◆ **PROBLEM REQUIREMENTS**: Sort through the listing below and keep each line with the word "declaration". Copy those.

◆ **AVAILABLE RECORDS**:

§

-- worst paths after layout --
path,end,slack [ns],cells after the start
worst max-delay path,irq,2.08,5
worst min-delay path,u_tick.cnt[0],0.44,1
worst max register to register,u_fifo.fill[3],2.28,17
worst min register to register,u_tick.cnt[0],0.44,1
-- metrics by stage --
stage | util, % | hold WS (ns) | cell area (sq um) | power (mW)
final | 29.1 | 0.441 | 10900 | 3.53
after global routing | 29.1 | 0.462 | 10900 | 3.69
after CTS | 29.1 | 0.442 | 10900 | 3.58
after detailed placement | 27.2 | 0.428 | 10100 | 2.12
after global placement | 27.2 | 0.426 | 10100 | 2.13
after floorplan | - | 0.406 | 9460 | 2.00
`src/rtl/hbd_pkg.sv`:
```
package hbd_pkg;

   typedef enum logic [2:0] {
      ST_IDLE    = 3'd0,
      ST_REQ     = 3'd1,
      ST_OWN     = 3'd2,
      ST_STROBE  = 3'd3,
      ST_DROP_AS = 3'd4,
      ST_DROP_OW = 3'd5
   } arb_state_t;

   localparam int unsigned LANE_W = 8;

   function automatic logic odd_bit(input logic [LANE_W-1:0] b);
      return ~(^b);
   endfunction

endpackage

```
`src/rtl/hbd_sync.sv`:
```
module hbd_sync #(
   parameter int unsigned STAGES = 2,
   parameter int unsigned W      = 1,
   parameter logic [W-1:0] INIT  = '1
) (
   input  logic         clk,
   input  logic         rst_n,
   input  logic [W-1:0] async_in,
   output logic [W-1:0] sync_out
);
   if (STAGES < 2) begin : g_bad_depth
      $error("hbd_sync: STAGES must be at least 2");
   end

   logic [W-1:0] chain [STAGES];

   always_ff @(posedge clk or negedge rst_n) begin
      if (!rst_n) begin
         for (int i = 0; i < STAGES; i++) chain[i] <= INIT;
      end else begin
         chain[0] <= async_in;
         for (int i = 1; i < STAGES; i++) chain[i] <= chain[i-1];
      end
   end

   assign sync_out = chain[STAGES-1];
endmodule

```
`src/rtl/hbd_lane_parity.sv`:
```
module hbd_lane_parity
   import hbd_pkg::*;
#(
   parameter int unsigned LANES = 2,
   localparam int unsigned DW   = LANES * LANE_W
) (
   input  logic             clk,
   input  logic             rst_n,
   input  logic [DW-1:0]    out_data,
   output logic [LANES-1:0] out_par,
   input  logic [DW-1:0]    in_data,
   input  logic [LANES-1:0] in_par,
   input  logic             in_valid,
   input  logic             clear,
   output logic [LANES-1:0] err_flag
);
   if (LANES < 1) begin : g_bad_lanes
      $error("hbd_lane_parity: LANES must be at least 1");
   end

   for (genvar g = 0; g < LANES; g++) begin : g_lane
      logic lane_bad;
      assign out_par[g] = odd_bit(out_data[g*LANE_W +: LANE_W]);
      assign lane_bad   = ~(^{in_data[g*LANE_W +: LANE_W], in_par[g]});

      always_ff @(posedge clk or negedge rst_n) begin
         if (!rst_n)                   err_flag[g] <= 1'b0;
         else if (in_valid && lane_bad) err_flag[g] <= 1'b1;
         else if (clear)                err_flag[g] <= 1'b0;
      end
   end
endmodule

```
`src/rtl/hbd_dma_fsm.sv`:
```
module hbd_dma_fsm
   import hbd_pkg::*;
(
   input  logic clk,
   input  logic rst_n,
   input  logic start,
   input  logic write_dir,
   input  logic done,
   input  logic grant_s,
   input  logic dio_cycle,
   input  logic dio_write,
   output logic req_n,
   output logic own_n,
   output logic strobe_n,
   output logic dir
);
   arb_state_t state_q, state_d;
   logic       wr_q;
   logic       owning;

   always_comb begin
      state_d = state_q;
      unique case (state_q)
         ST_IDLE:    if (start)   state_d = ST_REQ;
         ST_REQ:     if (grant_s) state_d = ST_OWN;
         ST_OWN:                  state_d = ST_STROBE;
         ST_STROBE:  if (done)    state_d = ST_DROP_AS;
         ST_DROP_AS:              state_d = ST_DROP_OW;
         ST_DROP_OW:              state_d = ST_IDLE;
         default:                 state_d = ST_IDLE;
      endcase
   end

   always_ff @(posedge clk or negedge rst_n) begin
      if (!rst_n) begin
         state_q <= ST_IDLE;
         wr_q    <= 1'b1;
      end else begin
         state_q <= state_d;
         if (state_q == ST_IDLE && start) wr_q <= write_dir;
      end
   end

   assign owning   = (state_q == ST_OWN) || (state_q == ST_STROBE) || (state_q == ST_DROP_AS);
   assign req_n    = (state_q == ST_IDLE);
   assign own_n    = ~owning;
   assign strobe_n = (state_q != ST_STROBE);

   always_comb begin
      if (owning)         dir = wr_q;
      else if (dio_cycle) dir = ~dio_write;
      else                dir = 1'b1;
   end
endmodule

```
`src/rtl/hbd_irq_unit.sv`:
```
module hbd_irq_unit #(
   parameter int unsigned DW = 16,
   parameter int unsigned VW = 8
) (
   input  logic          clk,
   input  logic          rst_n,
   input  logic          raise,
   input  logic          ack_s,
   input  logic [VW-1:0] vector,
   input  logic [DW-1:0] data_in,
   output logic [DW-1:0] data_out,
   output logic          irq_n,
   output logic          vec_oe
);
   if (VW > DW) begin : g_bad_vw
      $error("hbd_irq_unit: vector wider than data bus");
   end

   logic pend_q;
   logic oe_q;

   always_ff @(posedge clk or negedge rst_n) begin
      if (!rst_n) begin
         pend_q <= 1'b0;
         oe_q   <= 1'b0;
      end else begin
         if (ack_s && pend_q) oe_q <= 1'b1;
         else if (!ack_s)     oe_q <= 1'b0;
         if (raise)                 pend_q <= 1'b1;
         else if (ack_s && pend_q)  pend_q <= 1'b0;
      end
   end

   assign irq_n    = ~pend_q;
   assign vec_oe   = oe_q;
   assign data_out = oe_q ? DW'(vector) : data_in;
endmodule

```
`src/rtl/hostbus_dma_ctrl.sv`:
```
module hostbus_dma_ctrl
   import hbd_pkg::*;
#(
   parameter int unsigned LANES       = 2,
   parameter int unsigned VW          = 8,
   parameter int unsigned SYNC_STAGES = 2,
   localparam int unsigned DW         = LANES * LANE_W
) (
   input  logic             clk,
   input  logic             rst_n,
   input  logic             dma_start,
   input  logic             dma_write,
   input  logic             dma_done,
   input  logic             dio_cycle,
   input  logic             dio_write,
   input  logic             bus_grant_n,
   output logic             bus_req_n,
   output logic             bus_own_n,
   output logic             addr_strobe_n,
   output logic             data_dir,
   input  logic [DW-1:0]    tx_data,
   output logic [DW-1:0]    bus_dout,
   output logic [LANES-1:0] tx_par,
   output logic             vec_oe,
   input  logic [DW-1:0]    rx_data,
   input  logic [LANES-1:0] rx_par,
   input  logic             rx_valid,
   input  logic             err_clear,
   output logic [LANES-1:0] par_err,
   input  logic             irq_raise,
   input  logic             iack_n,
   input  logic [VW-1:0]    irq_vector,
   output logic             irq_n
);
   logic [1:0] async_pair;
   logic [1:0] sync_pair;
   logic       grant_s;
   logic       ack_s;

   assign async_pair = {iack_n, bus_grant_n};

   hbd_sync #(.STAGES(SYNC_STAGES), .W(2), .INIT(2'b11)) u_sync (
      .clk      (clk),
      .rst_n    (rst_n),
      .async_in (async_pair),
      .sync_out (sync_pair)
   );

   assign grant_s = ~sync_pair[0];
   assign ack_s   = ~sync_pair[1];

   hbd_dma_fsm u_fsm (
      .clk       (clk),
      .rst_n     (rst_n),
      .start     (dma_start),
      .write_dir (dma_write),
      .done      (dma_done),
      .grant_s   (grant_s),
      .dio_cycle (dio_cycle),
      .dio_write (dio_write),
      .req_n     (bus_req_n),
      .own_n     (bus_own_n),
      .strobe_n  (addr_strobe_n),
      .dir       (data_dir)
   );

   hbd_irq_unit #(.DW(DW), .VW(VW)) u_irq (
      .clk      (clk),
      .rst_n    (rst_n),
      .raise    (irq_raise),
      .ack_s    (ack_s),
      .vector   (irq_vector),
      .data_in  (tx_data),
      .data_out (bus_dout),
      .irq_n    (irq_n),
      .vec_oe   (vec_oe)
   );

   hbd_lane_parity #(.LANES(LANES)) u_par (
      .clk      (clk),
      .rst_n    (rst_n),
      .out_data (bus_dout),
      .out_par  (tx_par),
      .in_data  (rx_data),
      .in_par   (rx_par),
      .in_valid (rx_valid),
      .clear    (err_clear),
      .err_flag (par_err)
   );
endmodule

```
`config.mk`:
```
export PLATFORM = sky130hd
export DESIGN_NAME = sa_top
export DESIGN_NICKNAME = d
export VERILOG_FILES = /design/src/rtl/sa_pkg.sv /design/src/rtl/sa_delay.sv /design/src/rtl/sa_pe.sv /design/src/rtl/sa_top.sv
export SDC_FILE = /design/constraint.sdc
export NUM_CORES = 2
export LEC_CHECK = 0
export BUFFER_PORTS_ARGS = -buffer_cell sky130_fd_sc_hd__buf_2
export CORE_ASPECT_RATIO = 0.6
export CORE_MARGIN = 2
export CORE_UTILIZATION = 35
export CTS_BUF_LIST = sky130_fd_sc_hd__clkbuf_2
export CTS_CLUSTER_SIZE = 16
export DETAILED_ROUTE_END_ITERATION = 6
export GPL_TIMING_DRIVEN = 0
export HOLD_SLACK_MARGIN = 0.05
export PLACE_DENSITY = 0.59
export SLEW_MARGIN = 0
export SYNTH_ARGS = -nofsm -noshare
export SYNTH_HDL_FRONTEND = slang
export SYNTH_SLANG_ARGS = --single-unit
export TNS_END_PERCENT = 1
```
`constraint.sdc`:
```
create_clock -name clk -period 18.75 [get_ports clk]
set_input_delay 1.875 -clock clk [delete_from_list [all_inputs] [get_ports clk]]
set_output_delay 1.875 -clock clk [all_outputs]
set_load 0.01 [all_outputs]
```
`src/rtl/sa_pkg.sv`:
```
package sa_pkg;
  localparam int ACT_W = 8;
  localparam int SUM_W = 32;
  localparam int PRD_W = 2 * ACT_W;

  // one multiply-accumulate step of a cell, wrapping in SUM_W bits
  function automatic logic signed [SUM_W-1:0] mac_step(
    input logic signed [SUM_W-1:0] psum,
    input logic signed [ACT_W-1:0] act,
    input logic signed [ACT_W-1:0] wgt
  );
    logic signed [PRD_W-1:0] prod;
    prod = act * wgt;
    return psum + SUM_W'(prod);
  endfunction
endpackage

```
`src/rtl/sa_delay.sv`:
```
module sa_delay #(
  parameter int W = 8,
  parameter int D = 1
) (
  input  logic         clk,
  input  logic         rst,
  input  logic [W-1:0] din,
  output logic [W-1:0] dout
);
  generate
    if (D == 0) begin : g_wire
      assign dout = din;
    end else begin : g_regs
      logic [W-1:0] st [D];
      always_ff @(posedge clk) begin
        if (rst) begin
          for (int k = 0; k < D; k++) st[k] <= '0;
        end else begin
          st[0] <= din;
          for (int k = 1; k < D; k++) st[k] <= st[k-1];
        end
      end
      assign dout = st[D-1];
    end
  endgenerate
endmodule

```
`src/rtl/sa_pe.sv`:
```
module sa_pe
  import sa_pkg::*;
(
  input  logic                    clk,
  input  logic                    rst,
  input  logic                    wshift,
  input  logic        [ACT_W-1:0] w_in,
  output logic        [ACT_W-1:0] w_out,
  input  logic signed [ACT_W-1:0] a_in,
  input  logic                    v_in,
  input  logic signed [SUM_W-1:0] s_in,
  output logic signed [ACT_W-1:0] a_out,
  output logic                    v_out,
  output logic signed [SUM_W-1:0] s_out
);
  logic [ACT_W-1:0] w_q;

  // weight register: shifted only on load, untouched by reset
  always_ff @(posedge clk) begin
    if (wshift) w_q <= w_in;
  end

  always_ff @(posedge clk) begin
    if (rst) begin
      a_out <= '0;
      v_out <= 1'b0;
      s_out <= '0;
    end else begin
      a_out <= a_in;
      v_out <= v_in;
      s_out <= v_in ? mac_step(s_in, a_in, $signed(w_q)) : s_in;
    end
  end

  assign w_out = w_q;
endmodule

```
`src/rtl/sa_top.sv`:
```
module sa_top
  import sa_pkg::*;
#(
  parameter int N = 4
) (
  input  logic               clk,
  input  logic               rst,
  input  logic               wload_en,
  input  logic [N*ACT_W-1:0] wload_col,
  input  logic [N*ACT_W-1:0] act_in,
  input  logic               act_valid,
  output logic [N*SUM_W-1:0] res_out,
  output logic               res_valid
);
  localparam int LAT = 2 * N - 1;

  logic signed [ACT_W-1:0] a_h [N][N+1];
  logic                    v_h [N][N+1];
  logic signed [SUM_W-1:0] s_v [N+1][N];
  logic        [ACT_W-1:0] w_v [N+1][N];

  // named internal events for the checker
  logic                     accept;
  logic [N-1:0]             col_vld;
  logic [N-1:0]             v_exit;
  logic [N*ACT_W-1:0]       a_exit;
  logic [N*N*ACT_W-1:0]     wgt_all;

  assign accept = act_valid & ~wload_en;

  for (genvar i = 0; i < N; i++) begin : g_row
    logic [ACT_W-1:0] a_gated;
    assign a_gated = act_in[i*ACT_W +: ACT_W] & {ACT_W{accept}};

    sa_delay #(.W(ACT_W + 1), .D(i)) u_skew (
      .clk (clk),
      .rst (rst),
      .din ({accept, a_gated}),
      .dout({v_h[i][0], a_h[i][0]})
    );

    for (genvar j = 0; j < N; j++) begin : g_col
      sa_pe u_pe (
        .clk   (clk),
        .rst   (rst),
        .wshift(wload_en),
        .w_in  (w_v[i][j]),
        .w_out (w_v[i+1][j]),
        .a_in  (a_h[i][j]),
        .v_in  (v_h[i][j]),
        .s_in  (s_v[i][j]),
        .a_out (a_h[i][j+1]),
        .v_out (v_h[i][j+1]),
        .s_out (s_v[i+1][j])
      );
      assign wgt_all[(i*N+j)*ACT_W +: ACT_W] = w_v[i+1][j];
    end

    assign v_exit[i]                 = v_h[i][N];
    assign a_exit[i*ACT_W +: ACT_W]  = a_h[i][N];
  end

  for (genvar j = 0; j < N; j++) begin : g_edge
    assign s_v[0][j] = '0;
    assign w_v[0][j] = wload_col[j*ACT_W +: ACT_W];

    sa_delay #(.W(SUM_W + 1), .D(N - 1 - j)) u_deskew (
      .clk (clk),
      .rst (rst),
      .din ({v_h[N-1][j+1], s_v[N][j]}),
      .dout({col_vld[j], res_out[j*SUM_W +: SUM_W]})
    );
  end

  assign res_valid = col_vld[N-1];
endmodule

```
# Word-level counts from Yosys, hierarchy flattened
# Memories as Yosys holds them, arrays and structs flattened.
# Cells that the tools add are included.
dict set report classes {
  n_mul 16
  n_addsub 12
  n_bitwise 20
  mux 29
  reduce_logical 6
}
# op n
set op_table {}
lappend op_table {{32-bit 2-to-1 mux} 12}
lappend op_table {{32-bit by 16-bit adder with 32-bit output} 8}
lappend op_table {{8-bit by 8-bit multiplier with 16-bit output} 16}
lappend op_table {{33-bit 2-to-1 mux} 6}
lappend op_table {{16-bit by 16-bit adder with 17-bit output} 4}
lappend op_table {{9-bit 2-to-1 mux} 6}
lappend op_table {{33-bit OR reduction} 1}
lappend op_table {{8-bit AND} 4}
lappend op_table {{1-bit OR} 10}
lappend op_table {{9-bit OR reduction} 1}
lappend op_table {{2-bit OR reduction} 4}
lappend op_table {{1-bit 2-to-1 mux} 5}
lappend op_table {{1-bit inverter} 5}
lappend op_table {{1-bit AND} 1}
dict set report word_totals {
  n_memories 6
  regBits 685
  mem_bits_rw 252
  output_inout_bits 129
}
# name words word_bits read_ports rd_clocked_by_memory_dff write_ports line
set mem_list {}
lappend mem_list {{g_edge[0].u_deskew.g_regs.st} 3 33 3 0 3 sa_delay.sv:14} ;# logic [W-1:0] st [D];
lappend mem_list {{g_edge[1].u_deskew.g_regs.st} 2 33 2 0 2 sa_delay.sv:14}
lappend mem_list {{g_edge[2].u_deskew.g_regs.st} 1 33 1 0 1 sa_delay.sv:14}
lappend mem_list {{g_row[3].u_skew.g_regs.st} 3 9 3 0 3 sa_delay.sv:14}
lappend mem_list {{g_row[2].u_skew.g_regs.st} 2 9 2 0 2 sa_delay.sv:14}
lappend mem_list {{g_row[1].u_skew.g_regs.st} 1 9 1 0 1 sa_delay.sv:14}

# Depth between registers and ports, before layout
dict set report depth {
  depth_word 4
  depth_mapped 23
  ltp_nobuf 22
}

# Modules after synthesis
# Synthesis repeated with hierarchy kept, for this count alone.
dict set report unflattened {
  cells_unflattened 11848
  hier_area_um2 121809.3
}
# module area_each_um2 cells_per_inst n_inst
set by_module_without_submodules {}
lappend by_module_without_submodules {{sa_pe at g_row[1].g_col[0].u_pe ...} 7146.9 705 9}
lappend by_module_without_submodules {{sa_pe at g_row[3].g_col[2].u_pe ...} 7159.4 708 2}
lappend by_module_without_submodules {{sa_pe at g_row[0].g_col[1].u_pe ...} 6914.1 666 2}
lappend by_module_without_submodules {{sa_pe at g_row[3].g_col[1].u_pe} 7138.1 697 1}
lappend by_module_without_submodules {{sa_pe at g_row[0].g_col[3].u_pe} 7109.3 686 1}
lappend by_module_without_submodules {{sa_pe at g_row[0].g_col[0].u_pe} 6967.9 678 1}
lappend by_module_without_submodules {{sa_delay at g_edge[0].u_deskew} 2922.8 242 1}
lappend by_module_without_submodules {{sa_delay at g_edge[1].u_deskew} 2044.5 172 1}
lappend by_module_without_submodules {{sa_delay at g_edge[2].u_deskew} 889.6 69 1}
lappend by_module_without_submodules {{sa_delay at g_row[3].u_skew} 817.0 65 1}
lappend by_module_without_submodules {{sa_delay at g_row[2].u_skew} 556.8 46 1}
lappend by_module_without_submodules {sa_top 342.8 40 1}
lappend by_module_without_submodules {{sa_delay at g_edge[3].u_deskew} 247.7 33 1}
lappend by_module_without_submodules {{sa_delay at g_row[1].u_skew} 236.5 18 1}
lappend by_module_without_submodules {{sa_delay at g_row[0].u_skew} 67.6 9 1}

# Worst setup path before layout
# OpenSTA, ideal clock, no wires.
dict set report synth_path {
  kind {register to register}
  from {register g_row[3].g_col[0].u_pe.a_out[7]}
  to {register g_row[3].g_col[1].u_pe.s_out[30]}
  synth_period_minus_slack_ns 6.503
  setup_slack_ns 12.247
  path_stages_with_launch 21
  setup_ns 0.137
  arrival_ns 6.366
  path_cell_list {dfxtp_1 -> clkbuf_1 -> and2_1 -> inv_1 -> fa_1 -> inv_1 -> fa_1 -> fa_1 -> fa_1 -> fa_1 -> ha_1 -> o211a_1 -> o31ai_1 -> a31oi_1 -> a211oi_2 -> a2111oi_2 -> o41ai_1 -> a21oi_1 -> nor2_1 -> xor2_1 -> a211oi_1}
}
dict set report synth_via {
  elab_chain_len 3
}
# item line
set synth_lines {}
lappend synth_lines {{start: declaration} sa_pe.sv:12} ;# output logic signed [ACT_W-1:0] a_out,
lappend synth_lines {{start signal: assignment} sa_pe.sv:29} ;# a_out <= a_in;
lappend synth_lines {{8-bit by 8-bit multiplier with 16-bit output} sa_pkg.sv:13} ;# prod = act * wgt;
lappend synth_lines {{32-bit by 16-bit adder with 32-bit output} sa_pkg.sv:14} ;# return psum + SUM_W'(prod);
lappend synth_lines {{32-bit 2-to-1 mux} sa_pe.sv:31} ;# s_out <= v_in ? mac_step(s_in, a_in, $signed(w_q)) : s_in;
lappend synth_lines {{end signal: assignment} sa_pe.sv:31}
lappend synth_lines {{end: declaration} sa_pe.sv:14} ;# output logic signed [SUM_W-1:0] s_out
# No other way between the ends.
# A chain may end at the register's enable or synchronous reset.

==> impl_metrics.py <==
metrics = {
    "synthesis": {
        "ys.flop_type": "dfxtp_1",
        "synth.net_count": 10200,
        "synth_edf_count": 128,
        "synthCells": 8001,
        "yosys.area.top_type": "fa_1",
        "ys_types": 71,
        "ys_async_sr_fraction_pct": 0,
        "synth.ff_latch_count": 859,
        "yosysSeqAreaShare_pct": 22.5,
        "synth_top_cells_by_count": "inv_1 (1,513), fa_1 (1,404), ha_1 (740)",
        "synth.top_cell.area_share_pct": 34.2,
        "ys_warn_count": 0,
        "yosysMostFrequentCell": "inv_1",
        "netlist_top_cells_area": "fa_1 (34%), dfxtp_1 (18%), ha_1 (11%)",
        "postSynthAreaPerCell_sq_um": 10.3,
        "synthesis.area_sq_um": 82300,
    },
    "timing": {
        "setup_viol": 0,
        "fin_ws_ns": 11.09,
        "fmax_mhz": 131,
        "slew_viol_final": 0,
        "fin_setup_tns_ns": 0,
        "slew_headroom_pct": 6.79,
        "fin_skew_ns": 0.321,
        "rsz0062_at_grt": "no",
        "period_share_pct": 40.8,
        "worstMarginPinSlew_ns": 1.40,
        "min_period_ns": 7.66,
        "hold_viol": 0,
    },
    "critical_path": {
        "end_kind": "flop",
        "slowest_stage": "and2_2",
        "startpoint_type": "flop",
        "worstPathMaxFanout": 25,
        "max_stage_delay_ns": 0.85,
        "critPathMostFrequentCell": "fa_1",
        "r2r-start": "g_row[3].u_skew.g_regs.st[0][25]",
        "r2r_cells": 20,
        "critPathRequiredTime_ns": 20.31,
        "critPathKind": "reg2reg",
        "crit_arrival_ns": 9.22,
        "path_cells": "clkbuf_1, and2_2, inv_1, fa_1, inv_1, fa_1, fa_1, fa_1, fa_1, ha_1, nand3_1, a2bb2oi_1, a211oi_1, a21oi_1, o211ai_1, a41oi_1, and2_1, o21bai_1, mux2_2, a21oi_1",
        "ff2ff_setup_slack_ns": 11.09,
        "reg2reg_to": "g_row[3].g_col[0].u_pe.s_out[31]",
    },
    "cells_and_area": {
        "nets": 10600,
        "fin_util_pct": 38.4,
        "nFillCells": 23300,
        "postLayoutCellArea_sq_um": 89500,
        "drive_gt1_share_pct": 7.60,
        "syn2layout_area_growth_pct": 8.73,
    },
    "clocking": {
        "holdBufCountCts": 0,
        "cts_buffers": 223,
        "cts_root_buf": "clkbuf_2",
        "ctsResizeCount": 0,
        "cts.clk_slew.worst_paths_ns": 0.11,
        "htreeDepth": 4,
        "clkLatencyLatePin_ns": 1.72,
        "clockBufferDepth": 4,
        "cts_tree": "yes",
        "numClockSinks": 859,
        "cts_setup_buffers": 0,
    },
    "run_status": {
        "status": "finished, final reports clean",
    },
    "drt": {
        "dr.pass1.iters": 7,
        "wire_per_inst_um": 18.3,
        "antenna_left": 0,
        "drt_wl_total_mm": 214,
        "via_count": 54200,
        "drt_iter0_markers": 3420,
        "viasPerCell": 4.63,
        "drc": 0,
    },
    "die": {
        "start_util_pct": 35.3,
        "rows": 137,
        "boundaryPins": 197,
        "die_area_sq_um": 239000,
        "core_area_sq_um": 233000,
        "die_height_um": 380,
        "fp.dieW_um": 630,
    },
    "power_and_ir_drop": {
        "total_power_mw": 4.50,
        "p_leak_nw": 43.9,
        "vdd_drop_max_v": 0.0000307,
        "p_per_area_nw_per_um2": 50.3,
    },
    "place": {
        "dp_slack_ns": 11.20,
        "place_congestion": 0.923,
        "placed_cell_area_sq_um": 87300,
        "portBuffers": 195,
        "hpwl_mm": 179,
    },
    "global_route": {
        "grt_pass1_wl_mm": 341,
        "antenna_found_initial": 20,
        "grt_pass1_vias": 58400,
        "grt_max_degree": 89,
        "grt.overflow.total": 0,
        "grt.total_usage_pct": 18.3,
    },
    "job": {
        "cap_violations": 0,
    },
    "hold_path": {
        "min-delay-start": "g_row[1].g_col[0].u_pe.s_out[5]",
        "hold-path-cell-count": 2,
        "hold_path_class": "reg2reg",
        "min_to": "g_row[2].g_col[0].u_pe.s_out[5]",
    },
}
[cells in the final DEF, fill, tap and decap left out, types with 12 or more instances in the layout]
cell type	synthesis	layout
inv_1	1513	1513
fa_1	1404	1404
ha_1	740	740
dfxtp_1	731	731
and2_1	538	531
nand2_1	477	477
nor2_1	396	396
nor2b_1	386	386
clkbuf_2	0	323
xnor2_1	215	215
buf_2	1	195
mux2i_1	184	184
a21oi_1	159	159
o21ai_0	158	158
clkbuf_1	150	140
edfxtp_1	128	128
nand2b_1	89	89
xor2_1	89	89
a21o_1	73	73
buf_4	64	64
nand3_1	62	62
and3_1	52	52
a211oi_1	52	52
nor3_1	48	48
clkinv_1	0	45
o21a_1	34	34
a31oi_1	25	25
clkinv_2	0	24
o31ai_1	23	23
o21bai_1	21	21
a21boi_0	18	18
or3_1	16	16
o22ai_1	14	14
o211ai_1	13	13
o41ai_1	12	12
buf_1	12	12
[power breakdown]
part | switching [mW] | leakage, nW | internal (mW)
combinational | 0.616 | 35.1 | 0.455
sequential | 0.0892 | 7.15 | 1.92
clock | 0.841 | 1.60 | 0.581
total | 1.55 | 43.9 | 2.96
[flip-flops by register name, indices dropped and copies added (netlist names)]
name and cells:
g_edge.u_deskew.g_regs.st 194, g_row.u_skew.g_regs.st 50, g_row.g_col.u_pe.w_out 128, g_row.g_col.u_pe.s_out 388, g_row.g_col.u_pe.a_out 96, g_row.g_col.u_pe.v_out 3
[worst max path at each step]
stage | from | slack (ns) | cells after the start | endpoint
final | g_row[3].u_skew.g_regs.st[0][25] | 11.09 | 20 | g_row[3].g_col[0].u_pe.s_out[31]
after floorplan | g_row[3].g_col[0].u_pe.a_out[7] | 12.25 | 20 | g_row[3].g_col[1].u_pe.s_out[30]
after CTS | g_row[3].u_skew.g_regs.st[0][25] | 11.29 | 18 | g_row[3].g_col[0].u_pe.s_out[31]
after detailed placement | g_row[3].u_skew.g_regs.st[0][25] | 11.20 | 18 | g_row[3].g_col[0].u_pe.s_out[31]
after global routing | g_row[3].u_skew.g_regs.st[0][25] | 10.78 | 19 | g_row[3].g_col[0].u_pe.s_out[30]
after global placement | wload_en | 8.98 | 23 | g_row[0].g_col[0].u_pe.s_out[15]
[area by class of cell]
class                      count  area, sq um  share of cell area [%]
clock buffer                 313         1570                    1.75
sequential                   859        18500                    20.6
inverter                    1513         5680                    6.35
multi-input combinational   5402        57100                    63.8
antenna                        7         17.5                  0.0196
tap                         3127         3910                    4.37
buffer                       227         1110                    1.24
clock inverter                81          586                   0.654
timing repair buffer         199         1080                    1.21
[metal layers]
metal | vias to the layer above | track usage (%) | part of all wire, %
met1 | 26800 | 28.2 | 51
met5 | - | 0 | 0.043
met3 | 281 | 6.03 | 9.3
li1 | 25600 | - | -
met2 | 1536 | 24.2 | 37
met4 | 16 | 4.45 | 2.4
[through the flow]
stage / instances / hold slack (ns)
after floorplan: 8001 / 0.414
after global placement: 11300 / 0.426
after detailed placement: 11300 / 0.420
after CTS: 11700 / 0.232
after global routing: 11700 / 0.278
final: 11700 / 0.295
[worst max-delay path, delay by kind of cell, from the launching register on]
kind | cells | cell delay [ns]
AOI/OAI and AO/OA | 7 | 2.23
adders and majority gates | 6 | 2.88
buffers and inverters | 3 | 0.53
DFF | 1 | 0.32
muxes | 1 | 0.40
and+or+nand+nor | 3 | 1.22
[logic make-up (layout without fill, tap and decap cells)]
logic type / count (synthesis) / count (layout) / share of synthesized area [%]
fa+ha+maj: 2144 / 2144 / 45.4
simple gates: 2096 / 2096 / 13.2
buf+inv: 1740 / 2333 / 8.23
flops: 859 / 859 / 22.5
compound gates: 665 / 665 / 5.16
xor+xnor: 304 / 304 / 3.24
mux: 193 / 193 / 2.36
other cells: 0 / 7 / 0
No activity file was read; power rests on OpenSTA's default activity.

§

◆ **TASK SOLUTION**:
lappend synth_lines {{start: declaration} sa_pe.sv:12} ;# output logic signed [ACT_W-1:0] a_out,
lappend synth_lines {{end: declaration} sa_pe.sv:14} ;# output logic signed [SUM_W-1:0] s_out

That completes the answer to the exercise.